■ **MATERIAL FOR THIS TASK**
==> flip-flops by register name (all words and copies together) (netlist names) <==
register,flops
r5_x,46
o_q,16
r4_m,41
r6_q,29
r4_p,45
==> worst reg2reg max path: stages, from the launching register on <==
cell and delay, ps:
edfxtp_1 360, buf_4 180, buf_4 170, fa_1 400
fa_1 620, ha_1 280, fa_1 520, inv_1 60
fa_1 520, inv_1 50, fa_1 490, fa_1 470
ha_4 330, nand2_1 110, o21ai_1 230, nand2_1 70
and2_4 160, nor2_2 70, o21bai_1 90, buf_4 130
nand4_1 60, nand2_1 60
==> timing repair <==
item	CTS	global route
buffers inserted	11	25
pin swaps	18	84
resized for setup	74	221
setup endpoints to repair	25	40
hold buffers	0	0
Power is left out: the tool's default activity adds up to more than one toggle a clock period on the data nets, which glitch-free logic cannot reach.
<file path="config.mk">
export PLATFORM = sky130hd
export DESIGN_NAME = csrgb16_prep
export DESIGN_NICKNAME = d
export VERILOG_FILES = /design/src/sv/csrgb16_pkg.sv /design/src/sv/csrgb16_prep.sv
export SDC_FILE = /design/constraint.sdc
export NUM_CORES = 2
export LEC_CHECK = 0
export ABC_CLOCK_PERIOD_IN_PS = 9500
export BUFFER_PORTS_ARGS = -buffer_cell sky130_fd_sc_hd__buf_2
export CAP_MARGIN = 20
export CORE_AREA = 8 8 518 520
export DETAILED_ROUTE_END_ITERATION = 7
export DIE_AREA = 0 0 526 528
export HOLD_SLACK_MARGIN = 0.12
export PLACE_DENSITY = 0.53
export SYNTH_ARGS = -nofsm -noshare
export SYNTH_HDL_FRONTEND = slang
export SYNTH_SLANG_ARGS = --single-unit
</file>
<file path="constraint.sdc">
create_clock -name i_clk -period 9.5 [get_ports i_clk]
set_input_delay 1.9 -clock i_clk [delete_from_list [all_inputs] [get_ports i_clk]]
set_output_delay 1.9 -clock i_clk [all_outputs]
set_load 0.05 [all_outputs]
</file>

■ **WHAT THE EXERCISE ASKS**
Reproduce each line of the material in which the string "buffers" occurs.

■ **PROBLEM SOLUTION**
buffers inserted	11	25
hold buffers	0	0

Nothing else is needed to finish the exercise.